Фаддей Фаддеевич только что встал, собрал себя по частям: надел очки, вставил зубные протезы, всю ночь мокнувшие в стакане с водой (они были превосходно сработаны «полезным евреем» Мордковичем), подпоясал бандажом свою двухстороннюю грыжу, положил подушечки на мозоли, которые мучительно ныли даже во сне. Он слушал чиновника, расхаживая по комнате в халате и ночном колпаке с кисточкой, обрюзгший, рыхлый, мясистый. Он сердито ворчал про себя, ударяя на букву «ф», слышалось какое-то злое кошачье фырканье. Ожидался приезд царя, что само собой представляло источник тревог и беспокойства. А тут вдруг эта дурацкая дуэль. Губернатор побагровел и внезапно заорал:

— Фигнать фон! Фон его фигнать! Фон из губерния!

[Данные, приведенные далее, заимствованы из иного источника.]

Background: an optimization exercise with open tools, aiming at small area, a short achievable clock period and few clock cycles. Do not read the settings as production practice.
Only simulation tests tie the RTL to the original design; equivalence was not proved.
Power figures rest on the tool's default switching activity, not on a simulated workload.

Design axi_interconnect, start of the top module:
module axi_interconnect (
    input  logic                                         axi_clk,
    input  logic                                         arst_n,
    input  logic [axi_ic_pkg::N_MST*axi_ic_pkg::ID_W-1:0]   m_axi_arid,
    input  logic [axi_ic_pkg::N_MST*axi_ic_pkg::ADDR_W-1:0] m_axi_araddr,
    input  logic [axi_ic_pkg::N_MST*axi_ic_pkg::LEN_W-1:0]  m_axi_arlen,
    input  logic [axi_ic_pkg::N_MST*3-1:0]                  m_axi_arsize,
    input  logic [axi_ic_pkg::N_MST*2-1:0]                  m_axi_arburst,
    input  logic [axi_ic_pkg::N_MST-1:0]                    m_axi_arvalid,
    output logic [axi_ic_pkg::N_MST-1:0]                    m_axi_arready,
    output logic [axi_ic_pkg::N_MST*axi_ic_pkg::ID_W-1:0]   m_axi_rid,
    output logic [axi_ic_pkg::N_MST*axi_ic_pkg::DATA_W-1:0] m_axi_rdata,
    output logic [axi_ic_pkg::N_MST*2-1:0]                  m_axi_rresp,
    output logic [axi_ic_pkg::N_MST-1:0]                    m_axi_rlast,
    output logic [axi_ic_pkg::N_MST-1:0]                    m_axi_rvalid,
    input  logic [axi_ic_pkg::N_MST-1:0]                    m_axi_rready,
    output logic [axi_ic_pkg::N_SLV*axi_ic_pkg::SID_W-1:0]  s_axi_arid,
    output logic [axi_ic_pkg::N_SLV*axi_ic_pkg::ADDR_W-1:0] s_axi_araddr,
    output logic [axi_ic_pkg::N_SLV*axi_ic_pkg::LEN_W-1:0]  s_axi_arlen,
    output logic [axi_ic_pkg::N_SLV*3-1:0]                  s_axi_arsize,
    output logic [axi_ic_pkg::N_SLV*2-1:0]                  s_axi_arburst,
    output logic [axi_ic_pkg::N_SLV-1:0]                    s_axi_arvalid,
    input  logic [axi_ic_pkg::N_SLV-1:0]                    s_axi_arready,
    input  logic [axi_ic_pkg::N_SLV*axi_ic_pkg::SID_W-1:0]  s_axi_rid,
    input  logic [axi_ic_pkg::N_SLV*axi_ic_pkg::DATA_W-1:0] s_axi_rdata,
    input  logic [axi_ic_pkg::N_SLV*2-1:0]                  s_axi_rresp,
    input  logic [axi_ic_pkg::N_SLV-1:0]                    s_axi_rlast,
    input  logic [axi_ic_pkg::N_SLV-1:0]                    s_axi_rvalid,
    output logic [axi_ic_pkg::N_SLV-1:0]                    s_axi_rready
);
For scale: roughly 1,300 cells after synthesis, about 0.0081 mm2 of cells after synthesis.
==> module ar_router, before the edit <==
module ar_router (
    input  logic                                                  clk,
    input  logic                                                  arst_n,
    input  logic [axi_ic_pkg::N_MST-1:0]                          m_vld,
    input  logic [axi_ic_pkg::N_MST*axi_ic_pkg::MAR_W-1:0]        m_ar,
    input  logic [axi_ic_pkg::N_SLV:0]                            s_rdy,
    input  logic                                                  err_done,  
    output logic [axi_ic_pkg::N_MST-1:0]                          m_rdy,
    output logic [axi_ic_pkg::N_SLV:0]                            s_vld,
    output logic [(axi_ic_pkg::N_SLV+1)*axi_ic_pkg::SAR_W-1:0]    s_ar,
    output logic [axi_ic_pkg::N_MST-1:0]                          err_src    
);
    localparam int N_MST   = axi_ic_pkg::N_MST;
    localparam int N_SLV   = axi_ic_pkg::N_SLV;
    localparam int ID_W    = axi_ic_pkg::ID_W;
    localparam int CID_W   = axi_ic_pkg::CID_W;
    localparam int ADDR_W  = axi_ic_pkg::ADDR_W;
    localparam int SEL_LSB = axi_ic_pkg::SEL_LSB;
    localparam int MAR_W   = axi_ic_pkg::MAR_W;
    localparam int SAR_W   = axi_ic_pkg::SAR_W;
    localparam int SEL_W   = ADDR_W - SEL_LSB;
    localparam int REST_W  = MAR_W - ID_W;     
    logic [N_SLV:0][N_MST-1:0] hit;          
    logic [N_SLV:0][N_MST-1:0] req;
    logic [N_SLV:0][N_MST-1:0] cand;         
    logic [N_SLV:0][N_MST-1:0] cand_x;       
    logic [N_SLV:0][N_MST-1:0] cand_rst;
    logic [N_SLV:0]            step;         
    for (genvar t = 0; t < N_SLV + 1; t++) begin : g_tgt
        for (genvar i = 0; i < N_MST; i++) begin : g_mst
            assign hit[t][i] = (m_ar[i*MAR_W + REST_W - 1 -: SEL_W] == SEL_W'(t));
            assign req[t][i] = m_vld[i] && hit[t][i];
        end
    end
    assign err_src = cand[N_SLV];
    always_comb begin
        for (int t = 0; t < N_SLV + 1; t++) begin
            s_vld[t] = |(cand[t] & req[t]);
            s_ar[t*SAR_W +: SAR_W] = '0;
            for (int i = 0; i < N_MST; i++) begin
                if (cand[t][i]) begin
                    s_ar[t*SAR_W +: SAR_W] = s_ar[t*SAR_W +: SAR_W]
                                           | {CID_W'(i + 1), m_ar[i*MAR_W +: MAR_W]};
                end
            end
        end
    end
    always_comb begin
        for (int i = 0; i < N_MST; i++) begin
            m_rdy[i] = 1'b0;
            for (int t = 0; t < N_SLV + 1; t++) begin
                if (cand[t][i] && hit[t][i] && s_rdy[t]) begin
                    m_rdy[i] = 1'b1;
                end
            end
        end
    end
    for (genvar t = 0; t < N_SLV; t++) begin : g_step
        assign step[t] = |(req[t] & ~cand[t]) && !(s_vld[t] && !s_rdy[t]);
    end
    assign step[N_SLV] = |(req[N_SLV] & ~cand[N_SLV])
                      && (s_rdy[N_SLV] ? !s_vld[N_SLV] : err_done);
    for (genvar t = 0; t < N_SLV + 1; t++) begin : g_cand
        assign cand_rst[t] = N_MST'(1) << (t % N_MST);
        assign cand[t]     = cand_x[t] ^ cand_rst[t];
    end
    always_ff @(posedge clk or negedge arst_n) begin
        if (!arst_n) begin
            cand_x <= '0;
        end else begin
            for (int t = 0; t < N_SLV + 1; t++) begin
                if (step[t]) begin
                    cand_x[t] <= {cand[t][N_MST-2:0], cand[t][N_MST-1]} ^ cand_rst[t];
                end
            end
        end
    end
endmodule
==> module r_router, before the edit <==
module r_router (
    input  logic                                               clk,
    input  logic                                               arst_n,
    input  logic [axi_ic_pkg::N_SLV:0]                         s_vld,
    input  logic [(axi_ic_pkg::N_SLV+1)*axi_ic_pkg::SR_W-1:0]  s_r,
    input  logic [axi_ic_pkg::N_MST-1:0]                       err_dst,   
    input  logic [axi_ic_pkg::N_MST-1:0]                       m_rdy,
    output logic [axi_ic_pkg::N_SLV:0]                         s_rdy,
    output logic [axi_ic_pkg::N_MST-1:0]                       m_vld,
    output logic [axi_ic_pkg::N_MST*axi_ic_pkg::MR_W-1:0]      m_r
);
    localparam int N_MST = axi_ic_pkg::N_MST;
    localparam int N_SLV = axi_ic_pkg::N_SLV;
    localparam int N_SRC = N_SLV + 1;
    localparam int CID_W = axi_ic_pkg::CID_W;
    localparam int SR_W  = axi_ic_pkg::SR_W;
    localparam int MR_W  = axi_ic_pkg::MR_W;
    logic [N_MST-1:0][N_SLV:0] hit;          
    logic [N_MST-1:0][N_SLV:0] req;
    logic [N_MST-1:0][N_SLV:0] cand;         
    logic [N_MST-1:0][N_SLV:0] cand_x;       
    logic [N_MST-1:0][N_SLV:0] cand_rst;
    logic [N_MST-1:0]          step;         
    logic [N_MST-1:0]          lock;         
    logic [N_MST-1:0]          done;         
    for (genvar m = 0; m < N_MST; m++) begin : g_mst
        for (genvar s = 0; s < N_SLV; s++) begin : g_src
            assign hit[m][s] = (s_r[s*SR_W + SR_W - CID_W +: 2] == 2'(m + 1));
        end
        assign hit[m][N_SLV] = err_dst[m];
        assign req[m] = hit[m] & s_vld;
    end
    always_comb begin
        for (int m = 0; m < N_MST; m++) begin
            m_vld[m] = |(cand[m] & req[m]);
            m_r[m*MR_W +: MR_W] = '0;
            for (int s = 0; s < N_SRC; s++) begin
                if (cand[m][s]) begin
                    m_r[m*MR_W +: MR_W] = m_r[m*MR_W +: MR_W] | s_r[s*SR_W +: MR_W];    
                end
            end
            done[m] = m_vld[m] && m_rdy[m] && m_r[m*MR_W];
        end
        for (int s = 0; s < N_SRC; s++) begin
            s_rdy[s] = 1'b0;
            for (int m = 0; m < N_MST; m++) begin
                if (cand[m][s] && hit[m][s] && m_rdy[m]) begin
                    s_rdy[s] = 1'b1;
                end
            end
        end
    end
    for (genvar m = 0; m < N_MST; m++) begin : g_step
        assign step[m] = |(req[m] & ~cand[m]) && (done[m] || !(lock[m] || m_vld[m]));
    end
    for (genvar m = 0; m < N_MST; m++) begin : g_cand
        assign cand_rst[m] = N_SRC'(1) << m;
        assign cand[m]     = cand_x[m] ^ cand_rst[m];
    end
    always_ff @(posedge clk or negedge arst_n) begin
        if (!arst_n) begin
            lock   <= '0;
            cand_x <= '0;
        end else begin
            for (int m = 0; m < N_MST; m++) begin
                if (done[m]) begin
                    lock[m] <= 1'b0;
                end else if (m_vld[m]) begin
                    lock[m] <= 1'b1;
                end
                if (step[m]) begin
                    cand_x[m] <= {cand[m][N_SLV-1:0], cand[m][N_SLV]} ^ cand_rst[m];
                end
            end
        end
    end
endmodule
clock: 4.5 ns
lec_check: 0
abc_area: 1
cap_margin: 20
core_area: 40 40 160 160
die_area: 0 0 200 200
setup_slack_margin: 1.7
slew_margin: 20
standard.sh (not shown) runs the stock make flow with config.mk's settings and CLKGATE_MAP_FILE= SYNTH_SCRIPT=/design/flow/synth_recipe.tcl, a recipe that flattens the netlist after the stock synthesis.
==> flow/flow/run.sh <==
#!/bin/bash
# The standard layout with two changes:
#  - plain buf_1 cells as the port buffers, instead of the delay buffers that
#    buffer_ports picks by default;
#  - a222oi_1 is not used: its three-high pull-up stack is slow, and the
#    one-hot multiplexers map to a22oi + nand2 instead.
set -euo pipefail
export BUFFER_PORTS_ARGS="-buffer_cell sky130_fd_sc_hd__buf_1"
cp config.mk own_config.mk
echo 'export DONT_USE_CELLS = sky130_fd_sc_hd__a222oi_1' >> own_config.mk
sed "s#DESIGN_CONFIG=[^ ]*#DESIGN_CONFIG=$PWD/own_config.mk#" standard.sh > own_standard.sh
bash own_standard.sh finish > standard.log 2>&1
Testbench counts at the start, summed over its fixed seeds: cycles 7,526.
Change:
--- a/flow/design.v
+++ b/flow/design.v
@@ -91,6 +91,4 @@
     logic [N_SLV:0][N_MST-1:0] req;
     logic [N_SLV:0][N_MST-1:0] cand;         
-    logic [N_SLV:0][N_MST-1:0] cand_x;       
-    logic [N_SLV:0][N_MST-1:0] cand_rst;
     logic [N_SLV:0]            step;         
     for (genvar t = 0; t < N_SLV + 1; t++) begin : g_tgt
@@ -128,15 +126,13 @@
     assign step[N_SLV] = |(req[N_SLV] & ~cand[N_SLV])
                       && (s_rdy[N_SLV] ? !s_vld[N_SLV] : err_done);
-    for (genvar t = 0; t < N_SLV + 1; t++) begin : g_cand
-        assign cand_rst[t] = N_MST'(1) << (t % N_MST);
-        assign cand[t]     = cand_x[t] ^ cand_rst[t];
-    end
     always_ff @(posedge clk or negedge arst_n) begin
         if (!arst_n) begin
-            cand_x <= '0;
+            for (int t = 0; t < N_SLV + 1; t++) begin
+                cand[t] <= N_MST'(1) << (t % N_MST);
+            end
         end else begin
             for (int t = 0; t < N_SLV + 1; t++) begin
                 if (step[t]) begin
-                    cand_x[t] <= {cand[t][N_MST-2:0], cand[t][N_MST-1]} ^ cand_rst[t];
+                    cand[t] <= {cand[t][N_MST-2:0], cand[t][N_MST-1]};
                 end
             end
@@ -211,6 +207,4 @@
     logic [N_MST-1:0][N_SLV:0] req;
     logic [N_MST-1:0][N_SLV:0] cand;         
-    logic [N_MST-1:0][N_SLV:0] cand_x;       
-    logic [N_MST-1:0][N_SLV:0] cand_rst;
     logic [N_MST-1:0]          step;         
     logic [N_MST-1:0]          lock;         
@@ -246,12 +240,10 @@
         assign step[m] = |(req[m] & ~cand[m]) && (done[m] || !(lock[m] || m_vld[m]));
     end
-    for (genvar m = 0; m < N_MST; m++) begin : g_cand
-        assign cand_rst[m] = N_SRC'(1) << m;
-        assign cand[m]     = cand_x[m] ^ cand_rst[m];
-    end
     always_ff @(posedge clk or negedge arst_n) begin
         if (!arst_n) begin
-            lock   <= '0;
-            cand_x <= '0;
+            for (int m = 0; m < N_MST; m++) begin
+                lock[m] <= 1'b0;
+                cand[m] <= N_SRC'(1) << m;
+            end
         end else begin
             for (int m = 0; m < N_MST; m++) begin
@@ -262,5 +254,5 @@
                 end
                 if (step[m]) begin
-                    cand_x[m] <= {cand[m][N_SLV-1:0], cand[m][N_SLV]} ^ cand_rst[m];
+                    cand[m] <= {cand[m][N_SLV-1:0], cand[m][N_SLV]};
                 end
             end
What happened:
- The new run finished with timing, DRC and antenna clean
- sequential share of layout area increases by 0.11 points
- cell area is higher by 2.2%
- global-route usage is lower by 0.69 points
- routed wire length shrinks by 1.0%
- power decreases by 86%
- clock power drops by 9.8%
- clock skew barely changes
Testbench counts after the change, summed over its fixed seeds: cycles 7,526.


main:
Starting RTL as in the previous note.
// axi_interconnect
module axi_interconnect (
    input  logic                                         axi_clk,
    input  logic                                         arst_n,
    input  logic [axi_ic_pkg::N_MST*axi_ic_pkg::ID_W-1:0]   m_axi_arid,
    input  logic [axi_ic_pkg::N_MST*axi_ic_pkg::ADDR_W-1:0] m_axi_araddr,
    input  logic [axi_ic_pkg::N_MST*axi_ic_pkg::LEN_W-1:0]  m_axi_arlen,
    input  logic [axi_ic_pkg::N_MST*3-1:0]                  m_axi_arsize,
    input  logic [axi_ic_pkg::N_MST*2-1:0]                  m_axi_arburst,
    input  logic [axi_ic_pkg::N_MST-1:0]                    m_axi_arvalid,
    output logic [axi_ic_pkg::N_MST-1:0]                    m_axi_arready,
    output logic [axi_ic_pkg::N_MST*axi_ic_pkg::ID_W-1:0]   m_axi_rid,
    output logic [axi_ic_pkg::N_MST*axi_ic_pkg::DATA_W-1:0] m_axi_rdata,
    output logic [axi_ic_pkg::N_MST*2-1:0]                  m_axi_rresp,
    output logic [axi_ic_pkg::N_MST-1:0]                    m_axi_rlast,
    output logic [axi_ic_pkg::N_MST-1:0]                    m_axi_rvalid,
    input  logic [axi_ic_pkg::N_MST-1:0]                    m_axi_rready,
    output logic [axi_ic_pkg::N_SLV*axi_ic_pkg::SID_W-1:0]  s_axi_arid,
    output logic [axi_ic_pkg::N_SLV*axi_ic_pkg::ADDR_W-1:0] s_axi_araddr,
    output logic [axi_ic_pkg::N_SLV*axi_ic_pkg::LEN_W-1:0]  s_axi_arlen,
    output logic [axi_ic_pkg::N_SLV*3-1:0]                  s_axi_arsize,
    output logic [axi_ic_pkg::N_SLV*2-1:0]                  s_axi_arburst,
    output logic [axi_ic_pkg::N_SLV-1:0]                    s_axi_arvalid,
    input  logic [axi_ic_pkg::N_SLV-1:0]                    s_axi_arready,
    input  logic [axi_ic_pkg::N_SLV*axi_ic_pkg::SID_W-1:0]  s_axi_rid,
    input  logic [axi_ic_pkg::N_SLV*axi_ic_pkg::DATA_W-1:0] s_axi_rdata,
    input  logic [axi_ic_pkg::N_SLV*2-1:0]                  s_axi_rresp,
    input  logic [axi_ic_pkg::N_SLV-1:0]                    s_axi_rlast,
    input  logic [axi_ic_pkg::N_SLV-1:0]                    s_axi_rvalid,
    output logic [axi_ic_pkg::N_SLV-1:0]                    s_axi_rready
);
clock: 4.5 ns
lec_check: 0
abc_area: 1
cap_margin: 20
core_area: 40 40 160 160
die_area: 0 0 200 200
setup_slack_margin: 1.8
slew_margin: 20
Scripts as last shown in full above: flow/flow/run.sh
Testbench counts of main, summed over its fixed seeds: cycles 7,526.
Input changes introduced in the feature branch (baseline for comparison: main):
--- a/flow/design.v
+++ b/flow/design.v
@@ -90,8 +90,6 @@
     logic [N_SLV:0][N_MST-1:0] hit;          
     logic [N_SLV:0][N_MST-1:0] req;
     logic [N_SLV:0][N_MST-1:0] cand;         
-    logic [N_SLV:0][N_MST-1:0] cand_x;       
-    logic [N_SLV:0][N_MST-1:0] cand_rst;
     logic [N_SLV:0]            step;         
     for (genvar t = 0; t < N_SLV + 1; t++) begin : g_tgt
         for (genvar i = 0; i < N_MST; i++) begin : g_mst
@@ -127,17 +125,15 @@
     end
     assign step[N_SLV] = |(req[N_SLV] & ~cand[N_SLV])
                       && (s_rdy[N_SLV] ? !s_vld[N_SLV] : err_done);
-    for (genvar t = 0; t < N_SLV + 1; t++) begin : g_cand
-        assign cand_rst[t] = N_MST'(1) << (t % N_MST);
-        assign cand[t]     = cand_x[t] ^ cand_rst[t];
-    end
     always_ff @(posedge clk or negedge arst_n) begin
         if (!arst_n) begin
-            cand_x <= '0;
+            for (int t = 0; t < N_SLV + 1; t++) begin
+                cand[t] <= N_MST'(1) << (t % N_MST);
+            end
         end else begin
             for (int t = 0; t < N_SLV + 1; t++) begin
                 if (step[t]) begin
-                    cand_x[t] <= {cand[t][N_MST-2:0], cand[t][N_MST-1]} ^ cand_rst[t];
+                    cand[t] <= {cand[t][N_MST-2:0], cand[t][N_MST-1]};
                 end
             end
         end
@@ -210,8 +206,6 @@
     logic [N_MST-1:0][N_SLV:0] hit;          
     logic [N_MST-1:0][N_SLV:0] req;
     logic [N_MST-1:0][N_SLV:0] cand;         
-    logic [N_MST-1:0][N_SLV:0] cand_x;       
-    logic [N_MST-1:0][N_SLV:0] cand_rst;
     logic [N_MST-1:0]          step;         
     logic [N_MST-1:0]          lock;         
     logic [N_MST-1:0]          done;         
@@ -245,14 +239,12 @@
     for (genvar m = 0; m < N_MST; m++) begin : g_step
         assign step[m] = |(req[m] & ~cand[m]) && (done[m] || !(lock[m] || m_vld[m]));
     end
-    for (genvar m = 0; m < N_MST; m++) begin : g_cand
-        assign cand_rst[m] = N_SRC'(1) << m;
-        assign cand[m]     = cand_x[m] ^ cand_rst[m];
-    end
     always_ff @(posedge clk or negedge arst_n) begin
         if (!arst_n) begin
-            lock   <= '0;
-            cand_x <= '0;
+            for (int m = 0; m < N_MST; m++) begin
+                lock[m] <= 1'b0;
+                cand[m] <= N_SRC'(1) << m;
+            end
         end else begin
             for (int m = 0; m < N_MST; m++) begin
                 if (done[m]) begin
@@ -261,7 +253,7 @@
                     lock[m] <= 1'b1;
                 end
                 if (step[m]) begin
-                    cand_x[m] <= {cand[m][N_SLV-1:0], cand[m][N_SLV]} ^ cand_rst[m];
+                    cand[m] <= {cand[m][N_SLV-1:0], cand[m][N_SLV]};
                 end
             end
         end
Results
Of the two values seen for origin of the worst setup path, s_axi_rid[21] was produced by main and u_r_router.cand[0] by the feature branch.
Share of synthesized area occupied by flip-flops and latches is lower on the feature branch
Delta (the feature branch minus main): count of filler cells inserted in the layout higher, design area climbed 270 sq um.
The feature branch against main: fmax went up about 1%, post-layout minimum cycle time went down by 0.027 ns.
[the feature branch vs main] met2 track demand over resource in global routing: higher in the feature branch
The feature branch ended with more non-clock buffer area fraction after layout than main.
Testbench counts of the feature branch, summed over its fixed seeds: cycles 7,526.

==> port drivers added, routing unchanged <==
In the flow no input, the clock included, has a driving cell. The finished layouts below were timed again as built, in two steps.
Step 1 (the two cells are an assumption about what drives the block):
set clk [get_ports {axi_clk}]
set_driving_cell -lib_cell sky130_fd_sc_hd__clkbuf_16 $clk
set_driving_cell -lib_cell sky130_fd_sc_hd__buf_2 [delete_from_list [all_inputs] $clk]
Step 2 adds t to the input delays and takes it off the output delays; t is the mean of the earliest and latest rising clock arrival at the registers after step 1. Input paths then give back, and output paths get back, about the clock's delay inside the block.
Slacks: ideal / step 1 / step 2; pairs: ideal / step 1.
run | t, ns | slack for setup (ns) | worst setup path after step 2 | latest minus earliest clock arrival (ns) | worst data-port slew with drivers (ns)
the first run of note 1 | 0.334 | 1.678 / 1.632 / 1.632 | input to output | 0.006 / 0.006 | 0.14
the second run of note 1 | 0.332 | 1.713 / 1.653 / 1.653 | input to output | 0.007 / 0.007 | 0.14
main | 0.332 | 1.733 / 1.688 / 1.688 | input to output | 0.005 / 0.005 | 0.15
the feature branch | 0.332 | 1.760 / 1.710 / 1.712 | input to output | 0.009 / 0.009 | 0.15
After both steps every run listed still meets setup and hold. The setup slack of the second run of note 1, which loses most, moves by -0.060 ns with the drivers and by -0.060 ns with both steps.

Подпоручик ждал секундантов Бирюлькова, чтобы сказать им, что никакой дуэли не будет, что он вовсе не намерен убивать человека, даже если этот человек — Бирюльков. Но вместо секундантов к нему явился посланец от губернатора. Его превосходительство решительно воспротивился какой бы то ни было дуэли в военное время. А если господам дуэлянтам охота пролить свою кровь, то пусть отправляются ко всем чертям на фронт и там проливают ее за царя и отечество.

Подпоручик слушал чиновника и с любопытством наблюдал, как у того двигается из стороны в сторону длинный, острый, кривой и багровый нос.

— А потому, — продолжал бесстрастно чиновник, — его превосходительство предписывает подпоручику Аникееву-Шуйскому в двадцать четыре часа покинуть пределы города и губернии.

Подпоручик улыбнулся, подпоручик рассмеялся, подпоручик захохотал, чем вверг в изумление, неудовольствие и гнев губернаторского посланца. Его, подпоручика, высылали, это было неслыханно. Еще хорошо, что его успели «комиссовать» и дать ему полуторамесячный отпуск. Он с удовольствием покинет губернаторскую гостиную с ее шулерами, черносотенцами и болтунами, которые, по выражению Войкова, играют в либерализм, как в кегли, — с холостым грохотом и треском, покинет и Лизаньку с ее утомительной любовью. Он давно понял, что как ни мила Лизанька, она всего лишь тень Анны, его совершенной Анны, и он почувствовал себя снова виноватым перед той, которую любил и обожал навеки.